#### Entries shown ####
**config.mk**
```make
export PLATFORM = sky130hd
export DESIGN_NAME = dm_arbiter_flat
export DESIGN_NICKNAME = d
export VERILOG_FILES = /design/src/rtl/dm_arbiter_if.sv /design/src/rtl/dm_arbiter.sv /design/src/flat_wrapper.sv
export SDC_FILE = /design/constraint.sdc
export NUM_CORES = 1
export LEC_CHECK = 0
export ABC_AREA = 1
export BUFFER_PORTS_ARGS = -buffer_cell sky130_fd_sc_hd__buf_2
export CORE_AREA = 8 8 152 154
export CTS_CLUSTER_DIAMETER = 60
export DETAILED_ROUTE_END_ITERATION = 6
export DIE_AREA = 0 0 160 162
export GPL_TIMING_DRIVEN = 0
export PLACE_DENSITY = 0.62
export SETUP_SLACK_MARGIN = 0.02
export SLEW_MARGIN = 20
export SYNTH_ARGS = -nofsm -noshare
export SYNTH_HDL_FRONTEND = slang
export SYNTH_SLANG_ARGS = --single-unit
```
**constraint.sdc**
```tcl
create_clock -name clk -period 2.14 [get_ports clk]
set_clock_uncertainty 0.1 [all_clocks]
set_input_delay 0.428 -clock clk [delete_from_list [all_inputs] [get_ports clk]]
set_output_delay 0.428 -clock clk [all_outputs]
set_load 0.01 [all_outputs]
```
===== config.mk =====
export PLATFORM = sky130hd
export DESIGN_NAME = axi4_slave_write_sequencer
export DESIGN_NICKNAME = d
export VERILOG_FILES = /design/src/rtl/axi4_slave_write_sequencer.sv
export SDC_FILE = /design/constraint.sdc
export NUM_CORES = 1
export LEC_CHECK = 0
export BUFFER_PORTS_ARGS = -buffer_cell sky130_fd_sc_hd__buf_2
export CAP_MARGIN = 20
export CORE_MARGIN = 4
export CORE_UTILIZATION = 35
export DETAILED_ROUTE_END_ITERATION = 8
export PLACE_DENSITY = 0.67
export SYNTH_ARGS = -nofsm -noshare
export SYNTH_HDL_FRONTEND = slang
export SYNTH_SLANG_ARGS = --single-unit

===== constraint.sdc =====
create_clock -name CLK -period 4.3 [get_ports CLK]
set_input_delay 0.43 -clock CLK [delete_from_list [all_inputs] [get_ports CLK]]
set_output_delay 0.43 -clock CLK [all_outputs]
set_load 0.01 [all_outputs]

===== src/rtl/axi4_slave_write_sequencer.sv =====
// AXI4 slave write-channel sequencer: accepts one write burst at a time,
// walks the beat addresses (FIXED/INCR/WRAP), drives a simple storage write
// port and returns a single B response (OKAY or SLVERR).
module axi4_slave_write_sequencer #(
  parameter int unsigned ADDR_WIDTH = 32,
  parameter int unsigned DATA_WIDTH = 32,
  parameter int unsigned ID_WIDTH   = 4,
  parameter int unsigned LEN_WIDTH  = 8
) (
  input  logic                    CLK,
  input  logic                    RST,
  input  logic                    AWVALID,
  output logic                    AWREADY,
  input  logic [ADDR_WIDTH-1:0]   AWADDR,
  input  logic [ID_WIDTH-1:0]     AWID,
  input  logic [LEN_WIDTH-1:0]    AWLEN,
  input  logic [2:0]              AWSIZE,
  input  logic [1:0]              AWBURST,
  input  logic                    WVALID,
  output logic                    WREADY,
  input  logic [DATA_WIDTH-1:0]   WDATA,
  input  logic [DATA_WIDTH/8-1:0] WSTRB,
  input  logic                    WLAST,
  output logic                    BVALID,
  input  logic                    BREADY,
  output logic [ID_WIDTH-1:0]     BID,
  output logic [1:0]              BRESP,
  output logic                    mem_we,
  output logic [ADDR_WIDTH-1:0]   mem_addr,
  output logic [DATA_WIDTH-1:0]   mem_wdata,
  output logic [DATA_WIDTH/8-1:0] mem_wstrb
);

  localparam int unsigned MAX_SIZE = $clog2(DATA_WIDTH/8);

  typedef enum logic [1:0] {IDLE, DATA, RESP} state_t;

  state_t                state, state_next;
  logic [ID_WIDTH-1:0]   id_q;
  logic [ADDR_WIDTH-1:0] addr_q;
  logic [LEN_WIDTH-1:0]  len_q;
  logic [2:0]            size_q;
  logic [1:0]            burst_q;
  logic [LEN_WIDTH-1:0]  cnt_q;
  logic                  err_q;
  logic                  supp_q;
  logic [1:0]            resp_q;

  logic                  aw_hs, w_hs, b_hs;
  logic                  cnt_at_len, last_beat, beat_err, aw_bad;
  logic [ADDR_WIDTH-1:0] step, incr_addr, wrap_mask, next_addr;

  assign aw_hs      = AWVALID & AWREADY;
  assign w_hs       = WVALID & WREADY;
  assign b_hs       = BVALID & BREADY;
  assign cnt_at_len = (cnt_q == len_q);
  assign last_beat  = w_hs & (WLAST | cnt_at_len);
  assign beat_err   = w_hs & (WLAST != cnt_at_len);

  // Unsupported burst attributes: reserved type, illegal wrap length, oversize beat
  assign aw_bad = (AWBURST == 2'b11)
                | ((AWBURST == 2'b10) & ~((AWLEN == LEN_WIDTH'(1)) | (AWLEN == LEN_WIDTH'(3)) |
                                          (AWLEN == LEN_WIDTH'(7)) | (AWLEN == LEN_WIDTH'(15))))
                | (32'(AWSIZE) > MAX_SIZE);

  // Address of the beat following the current one
  always_comb begin
    step      = ADDR_WIDTH'(1) << size_q;
    incr_addr = addr_q + step;
    wrap_mask = ((ADDR_WIDTH'(len_q) + ADDR_WIDTH'(1)) << size_q) - ADDR_WIDTH'(1);
    next_addr = addr_q;
    case (burst_q)
      2'b01:   next_addr = incr_addr;
      2'b10:   next_addr = (addr_q & ~wrap_mask) | (incr_addr & wrap_mask);
      default: next_addr = addr_q;
    endcase
  end

  // State register
  always_ff @(posedge CLK or negedge RST) begin
    if (!RST) state <= IDLE;
    else      state <= state_next;
  end

  // Next-state logic
  always_comb begin
    state_next = state;
    case (state)
      IDLE:    if (aw_hs)     state_next = DATA;
      DATA:    if (last_beat) state_next = RESP;
      RESP:    if (b_hs)      state_next = IDLE;
      default: state_next = IDLE;
    endcase
  end

  // Registered handshake outputs follow the state being entered
  always_ff @(posedge CLK or negedge RST) begin
    if (!RST) begin
      AWREADY <= 1'b0;
      WREADY  <= 1'b0;
      BVALID  <= 1'b0;
      resp_q  <= 2'b00;
    end else begin
      AWREADY <= (state_next == IDLE);
      WREADY  <= (state_next == DATA);
      BVALID  <= (state_next == RESP);
      if (last_beat)
        resp_q <= (err_q | beat_err) ? 2'b10 : 2'b00;
      else if (b_hs)
        resp_q <= 2'b00;
    end
  end

  // Burst capture, beat counting and sticky error tracking
  always_ff @(posedge CLK or negedge RST) begin
    if (!RST) begin
      id_q    <= '0;
      addr_q  <= '0;
      len_q   <= '0;
      size_q  <= '0;
      burst_q <= '0;
      cnt_q   <= '0;
      err_q   <= 1'b0;
      supp_q  <= 1'b0;
    end else if (aw_hs) begin
      id_q    <= AWID;
      addr_q  <= AWADDR;
      len_q   <= AWLEN;
      size_q  <= AWSIZE;
      burst_q <= AWBURST;
      cnt_q   <= '0;
      err_q   <= aw_bad;
      supp_q  <= aw_bad;
    end else if (w_hs) begin
      cnt_q  <= cnt_q + LEN_WIDTH'(1);
      addr_q <= next_addr;
      if (beat_err) err_q <= 1'b1;
    end
  end

  assign BID   = id_q;
  assign BRESP = resp_q;

  // Data and strobes are gated by WREADY so the storage port reads zero outside the data phase
  assign mem_we    = w_hs & ~supp_q;
  assign mem_addr  = addr_q;
  assign mem_wdata = WREADY ? WDATA : '0;
  assign mem_wstrb = WREADY ? WSTRB : '0;

endmodule


; ---- Yosys cells after proc, flatten, opt, wreduce, memory -nomap -nowiden
; Cells that the tools add are included.
[word_totals]
latch_bits = 0
memories = 0
register_bits = 66
word_cells = 79
ramBits = 0
romBits = 0
[op_classes]
n_reduce_logical = 8
n_bitwise = 20
div_mod_pow = 0
addsub = 4
eq_ne = 14
shifts = 2
n_mul = 0
magnitude_cmp = 1
muxes = 17
[ops]
columns = op, n
row1 = $mux W32, 3
row2 = $and A32 B32 Y32, 2
row3 = $pmux W32 S2, 1
row4 = $add A32 B32 Y32, 1
row5 = $not A32 Y32, 1
row6 = $or A32 B32 Y32, 1
row7 = $shl A1 B3 Y32 const A, 1
row8 = $shl A9 B3 Y32, 1
row9 = $sub A32 B1 Y32 const B, 1
row10 = $mux W8, 2
row11 = $mux W2, 6
row12 = $eq A2 B2 Y1 const B, 5
row13 = $add A8 B1 Y9 const B, 1
row14 = $add A8 B1 Y8 const B, 1
row15 = $eq A8 B1 Y1 const B, 1
row16 = $eq A8 B2 Y1 const B, 1
row17 = $eq A8 B3 Y1 const B, 1
row18 = $eq A8 B4 Y1 const B, 1
row19 = $eq A8 B8 Y1, 1
row20 = $and A1 B1 Y1, 7
row21 = $or A1 B1 Y1, 7
row22 = $eq A2 B1 Y1 const B, 3
row23 = $pmux W2 S3, 1
row24 = $reduce_bool A2 Y1, 3
row25 = 8 further kinds, 13

; ---- Longest topological paths before layout
; Gate-level depths: netlist (run 1).
[depth]
word_depth = 9
depth_mapped = 16
ltp_nobuf = 14

; ---- Worst setup path after synthesis (run 1)
; Ideal clock, no wire load.
[synth_path]
path_type = register -> register
startpoint = reg size_q[0]
endpoint = reg with a tool-made name
setup_slack_ns = 0.548
setup_time_ns = 0.082
path_stages_with_launch = 17
path_buffers = 3
t_arrival_ns = 3.670
path_cell_list = dfrtp_1 > buf_2 > buf_2 > buf_2 > nor3_1 > ha_1 > inv_1 > fa_1 > nor2b_1 > o21a_1 > o21ai_0 > a2111oi_1 > nor2b_1 > nand3_1 > nor3_1 > a21oi_1 > o22ai_1
[synth_rtl]
columns = item, line_no
row1 = from (decl), 42  ; logic [2:0] size_q;
row2 = from (signal assigned), 120  ; size_q <= '0;
row3 = from (signal assigned), 129  ; size_q <= AWSIZE;

==> results by group, run 1 <==
Clocking
  – Setup bufs post-CTS: 0
  – Clk buf depth: 2
  – Worst-Skew Late Latency: 340 ps
  – CTS tree: yes
  – # H-tree levels: 3
  – Clock-pin transition on the worst setup and hold timing paths: 60 ps
  – Clock sink total: 65
  – Root Driver: clkbuf_16
  – TritonCTS buffer count: 9
  – Post-CTS sizing: 0
  – # hold bufs at CTS: 0

Worst setup path
  – Worst setup EP type: flop
  – Reg2reg start: len_q[1]
  – Critical path peak fanout: 15
  – Cell Chain, Critical Path: ha_1, mux2_2, o32ai_1, o311ai_0, o41ai_4, o211ai_4, nor3_4, and3_1, ha_1, nor2_1, nor3_1, nand2_1, xor2_1, a21oi_1
  – CP max stage delay: 610 ps
  – Critical path's slowest cell: o311ai_0
  – Critical path startpoint: len_q[1]
  – CP required: 4510 ps
  – CP Class: reg -> reg
  – Critical Path Start Type: flop
  – Worst reg-to-reg setup slack: 620 ps
  – Crit path top cell by count: ha_1
  – Reg2Reg Depth: 14
  – Worst path arrival time: 3890 ps

Synthesis
  – Synth unique cells: 75
  – Post-synth EDFFs: 0
  – Netlist Area Pre-Place: 5420 um2
  – Sequential fraction of the synthesis area: 0.300
  – Synthesized area per cell: 7.72 um2
  – Mapped Cells: 703
  – Synth Flop Type: dfrtp_1
  – Post-synth ARST share: 1.00
  – Syn nets: 809
  – Synth Register Bits: 65
  – Yosys warns: 0

Global routing
  – GR Util All Layers: 0.193
  – Pin count of the biggest net entering global routing: 56
  – First-pass GRT wire length: 28200 um
  – Vias in the first global route: 5418
  – Initial antenna violation count: 0
  – Grt ovf: 0

Die
  – Total I/O pin count: 169
  – Num rows: 45
  – Initial Util: 0.357
  – Total core area: 15200 um2
  – Die ar.: 17600 um2
  – Chip width: 132 um
  – Vert. Die Dim: 132 um

Route
  – Post-route DRC: 0
  – Via count: 5708
  – Drt wl/cell: 16.4 um
  – Via/cell ratio: 5.49
  – DR iter-0 viols: 373
  – Pre-antenna DRT Iters: 7
  – DRT antenna net count: 0
  – Final Routed Wirelength: 17000 um

Placed design
  – Port Buf Inserts: 167
  – DP Cell Count: 1023
  – Dpl hpwl: 12900 um
  – Post-placement setup slack: 635 ps
  – Post-DP Area: 6390 um2
  – Gpl congestion: 0.894

Timing
  – Crit path time final: 3680 ps
  – Final setup fails: 0
  – Worst Max-Slew Pin Slew: 1090 ps
  – Slew Limit Fails: 0
  – Setup TNS: 0 ps
  – Fmax: 272 MHz
  – Final-report hold violation count: 0
  – Slew Limit Headroom: 0.257
  – Final Skew: 9.21 ps
  – RSZ-0062 raised after global routing: no
  – Period utilisation layout: 0.855
  – Final setup margin: 621 ps

Layout
  – Layout cells sized above 1: 0.249
  – Diodes inserted: 0
  – Layout Cells excl Fill: 1039
  – Area Overhead vs Synth: 22.9%
  – Post-route cell area: 6660 um2
  – Final nets: 952

Power and ir drop
  – Max VDD drop: 0.289 mV
  – Cell Pwr Density: 770 nW/um2
  – Static leakage: 3.02 nW
  – Tot Pwr: 5.13 mW

Job
  – Max-cap violations: 0

Hold path
  – HP Class: in -> async

Outcome
  – Outcome: completed
## layer usage
layer	GRT usage	part of all wire	wire length, um
met1	0.261	0.44	7520
met2	0.314	0.49	8310
met5	0	0	0
met3	0.0376	0.056	958
met4	0.0560	0.014	246
## worst max-delay path: cells and delay by family (launching register included)
family,cells,cell delay [ps]
muxes,1,270
and+or+nand+nor,5,610
xor gates and xnor gates,1,150
DFF,1,580
AOI/OAI and AO/OA,5,1210
adders and majority gates,2,730
## per-stage QoR
step,hold slack [ps],util
floorplan,134,-
global placement,457,0.420
detailed placement,460,0.420
CTS,224,0.438
global route,264,0.438
finish,208,0.438
## kinds of logic after synthesis
group / synth area share
DFF: 0.300
other: 0.000691
muxes: 0.0159
adders and majority gates: 0.0360
buffers and inverters: 0.0480
AOI/OAI and AO/OA: 0.237
and+or+nand+nor: 0.307
xor gates and xnor gates: 0.0549
## cell usage after synthesis (4+ instances only)
master / count / area [um2]
nand2_1: 89 / 334
dfrtp_1: 65 / 1630
nor2_1: 63 / 236
a21oi_1: 56 / 280
o21ai_0: 49 / 245
and2_1: 46 / 288
clkbuf_1: 31 / 116
nand3_1: 27 / 135
xor2_1: 21 / 184
nor3_1: 17 / 85.1
ha_1: 14 / 175
inv_1: 13 / 48.8
xnor2_1: 13 / 114
a31oi_1: 11 / 68.8
and3_1: 11 / 68.8
nand4_1: 11 / 68.8
buf_2: 10 / 50.1
nor4_1: 10 / 62.6
nor2b_1: 9 / 56.3
a211oi_1: 7 / 52.6
a21o_1: 7 / 52.6
nand3b_1: 7 / 52.6
a2bb2oi_1: 6 / 52.6
and4_1: 6 / 52.6
nand2b_1: 6 / 37.5
o22ai_1: 6 / 37.5
mux2_2: 5 / 56.3
nand4b_1: 5 / 43.8
or3_1: 5 / 31.3
buf_1: 4 / 15.0
o211ai_1: 4 / 30.0
o31ai_1: 4 / 30.0
## final cells by class
class | count | area (um2)
Timing Repair Buffer | 180 | 933
Inverter | 14 | 52.6
Tap cell | 188 | 235
Multi-Input combinational cell | 576 | 3540
Clock buffer | 12 | 246
Sequential cell | 65 | 1630
Clock inverter | 4 | 28.8
Fill cell | 1555 | 8540
## cell usage in the layout, fill, tap and decap left out, drive strengths merged, types with 5 or more instances in the layout
cell / count
xor2: 21
nand2b: 6
nand3: 27
o21ai: 49
and3: 11
and4: 6
dfrtp: 65
nor2b: 9
nand2: 89
or3: 5
nor2: 63
nand4b: 5
a21o: 7
inv: 13
clkbuf: 12
ha: 14
o211ai: 5
o22ai: 6
buf: 180
nand4: 11
nor3: 19
mux2: 5
nor4: 10
a211oi: 8
and2: 47
nand3b: 7
a2bb2oi: 6
xnor2: 13
a21oi: 57
a31oi: 12
## power by group
group	switching, mW	internal [mW]
Sequential	0.392	0.877
Combinational	1.88	1.29
Clock	0.284	0.406
Total	2.56	2.57
## worst min-delay path by stage
stage | slack, ps | start | to | cells after the start
detailed placement | 460 | BID[1] | BID[1] | 2
finish | 210 | RST | len_q[3] | 1
global route | 260 | RST | supp_q | 1
CTS | 220 | RST | supp_q | 1
global placement | 460 | state[1] | WREADY | 1
floorplan | 130 | RST | AWREADY | 0
No activity file was read; power rests on OpenSTA's default activity.
==> run 2: changes to the inputs <==
--- a/config.mk
+++ b/config.mk
@@ -11,6 +11,7 @@
 export CORE_UTILIZATION = 35
 export DETAILED_ROUTE_END_ITERATION = 8
 export PLACE_DENSITY = 0.67
+export REMOVE_ABC_BUFFERS = 1
 export SYNTH_ARGS = -nofsm -noshare
 export SYNTH_HDL_FRONTEND = slang
 export SYNTH_SLANG_ARGS = --single-unit
==> run 2 against run 1 <==
  * Non-clock buffer count grew 1
  * Power grew 2.2%
  * Sequential power is essentially flat
  * Combinational power is essentially flat
  * Critical path depth shrank 1
  * Setup slack gained 4.5 ps
  * Routed wire length grew 0.58%
  * Die area is the same
  * Flip-flop and latch count is the same
  * Sequential share of layout area shrank 0.19 points
  * Largest cell class unchanged
  * Highest routed layer unchanged
==> results by group, run 2 (same netlist as run 1, synthesis figures left out) <==
Clocking
  – # H-tree levels: 3 (unchanged)
  – Root Driver: clkbuf_16
  – # hold bufs at CTS: 0 (unchanged)
  – Clk buf depth: 2 (unchanged)
  – CTS tree: yes
  – TritonCTS buffer count: 9 (unchanged)
  – Post-CTS sizing: 0 (unchanged)
  – Worst-Skew Late Latency: 340 ps (about the same)
  – Clock sink total: 65 (unchanged)
  – Setup bufs post-CTS: 0 (unchanged)
  – Clock-pin transition on the worst setup and hold timing paths: 60 ps (about the same)

Global routing
  – Vias in the first global route: 5527 (+2.0%)
  – Grt peak-use layer: met2
  – GRT met1 Usage: 0.260 (-0.00185)
  – Initial antenna violation count: 0 (unchanged)
  – Grt met3 use: 0.0506 (+0.0129)
  – Pin count of the biggest net entering global routing: 71 (+27%)
  – GR Util All Layers: 0.196 (+0.00292)
  – Met2 track demand over resource: 0.314 (unchanged)
  – Grt ovf: 0 (unchanged)
  – First-pass GRT wire length: 28200 um (about the same)

Worst setup path
  – Reg2reg start: size_q[2]
  – CP Class: reg -> reg
  – Critical Path Start Type: flop
  – Worst path arrival time: 3880 ps (about the same)
  – Worst reg-to-reg setup slack: 630 ps (about the same)
  – Reg2Reg Depth: 13 (-1)
  – Worst setup EP type: flop
  – Critical path startpoint: size_q[2]
  – Critical path peak fanout: 13 (-2)
  – CP required: 4510 ps (about the same)

Timing
  – Fmax: 272 MHz (+0.12%)
  – Final Skew: 7.51 ps (-1.70 ps)
  – Slew Limit Fails: 0 (unchanged)
  – Final setup margin: 626 ps (+4.48 ps)
  – Crit path time final: 3670 ps (-4.48 ps)
  – Setup TNS: 0 ps (unchanged)
  – RSZ-0062 raised after global routing: no
  – Final setup fails: 0 (unchanged)
  – Period utilisation layout: 0.854 (-0.00104)
  – Slew Limit Headroom: 0.482 (+0.224)
  – Worst Max-Slew Pin Slew: 775 ps (-311 ps)
  – Final-report hold violation count: 0 (unchanged)

Power and ir drop
  – Max VDD drop: 0.283 mV (-2.0%)
  – Cell Pwr Density: 780 nW/um2 (+1.4%)
  – Static leakage: 3.04 nW (+0.63%)
  – Tot Pwr: 5.24 mW (+2.2%)

Die
  – Total core area: 15200 um2 (unchanged)
  – Num rows: 45 (unchanged)
  – Total I/O pin count: 169 (unchanged)
  – Die ar.: 17600 um2 (unchanged)
  – Chip width: 132 um (unchanged)
  – Vert. Die Dim: 132 um (unchanged)
  – Initial Util: 0.357 (unchanged)

Layout
  – Final nets: 953 (+0.11%)
  – Final Util: 0.442 (+0.00346)
  – Layout cells sized above 1: 0.252 (+0.00323)
  – Area Overhead vs Synth: 23.8%
  – Multi-input gate area: 3540 um2 (unchanged)
  – Fillers: 1525 (-1.9%)
  – Most frequent cells in the layout: 167 x buf_2, 88 x nand2_1, 65 x dfrtp_1, 63 x nor2_1, 56 x a21oi_1
  – Most common cell after layout, fill and taps aside: buf_2
  – Register area: 1630 um2 (unchanged)
  – Post-route cell area: 6720 um2 (+0.79%)
  – Diodes inserted: 0 (unchanged)

Route
  – Via count: 5752 (+0.77%)
  – Pre-antenna DRT Iters: 5 (-2)
  – Drt wl/cell: 16.5 um (+0.48%)
  – Final Routed Wirelength: 17100 um (+0.58%)
  – DRT antenna net count: 0 (unchanged)
  – Via/cell ratio: 5.53 (+0.67%)
  – Post-route DRC: 0 (unchanged)
  – DR iter-0 viols: 389 (+4.3%)

Placed design
  – Port Buf Inserts: 167 (unchanged)
  – Dpl hpwl: 13000 um (+1.0%)
  – Gpl congestion: 0.895 (+0.15%)
  – Post-placement setup slack: 696 ps (+61.0 ps)
  – Post-DP Area: 6400 um2 (+0.12%)

Outcome
  – Outcome: completed

Job
  – Max-cap violations: 0 (unchanged)

Hold path
  – HP Class: in -> async
## run 2: changes by cell type in the layout (fill, tap and decap cells not counted)
cell | previous run | this run
clkinv_4 | 1 | 0
clkinvlp_4 | 2 | 4
clkbuf_1 | 2 | 0
buf_4 | 13 | 14
bufinv_16 | 0 | 2
clkbuf_8 | 1 | 0
## run 2: metal layers
metal | up-vias | part of all wire
li1 | 2829 | -
met1 | 2643 | 0.44
met2 | 262 | 0.46
met3 | 18 | 0.084
met4 | 0 | 0.016
met5 | - | 0
## run 2: how the worst min path moves through the flow
stage | from | to | slack (ps) | depth (start not counted)
floorplan | RST | AWREADY | 130 | 0
CTS | RST | async pin | 180 | 1
detailed placement | BID[3] | BID[3] | 460 | 2
global placement | BID[0] | BID[0] | 450 | 2
finish | RST | async pin | 160 | 1
global route | RST | async pin | 210 | 1
## run 2: per-stage QoR
step / hold slack, ps / cells
floorplan: 134 / 655
global placement: 454 / 1024
detailed placement: 457 / 1024
CTS: 176 / 1040
global route: 211 / 1040
finish: 158 / 1040
## run 2: worst max-delay path, cell delays in order, from the launching register on
cell	delay [ps]
dfrtp_1	630
clkinv_1	390
nor3_1	310
ha_1	270
a2111oi_0	110
buf_4	160
nor2b_1	130
a21oi_1	230
nand3b_1	230
or2_2	380
nor2_1	310
nand2_1	110
xor2_1	170
a21oi_1	80
## run 2: power breakdown
group | switching (mW) | internal (mW)
logic | 1.91 | 1.29
registers | 0.371 | 0.877
clock network | 0.289 | 0.506
total | 2.57 | 2.67
## run 2: cell type report
cell class	instances	share of cell area
clock buffer	9	0.0335
sequential	65	0.242
timing repair buffer	181	0.140
tap	188	0.0350
clock inverter	7	0.0142
inverter	14	0.00782
multi-input combinational	576	0.527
####
> **Problem to solve**:
Count how many of the lines in the material include the word "hpwl", and state that number without anything else.

> **Solution for this exercise**:
2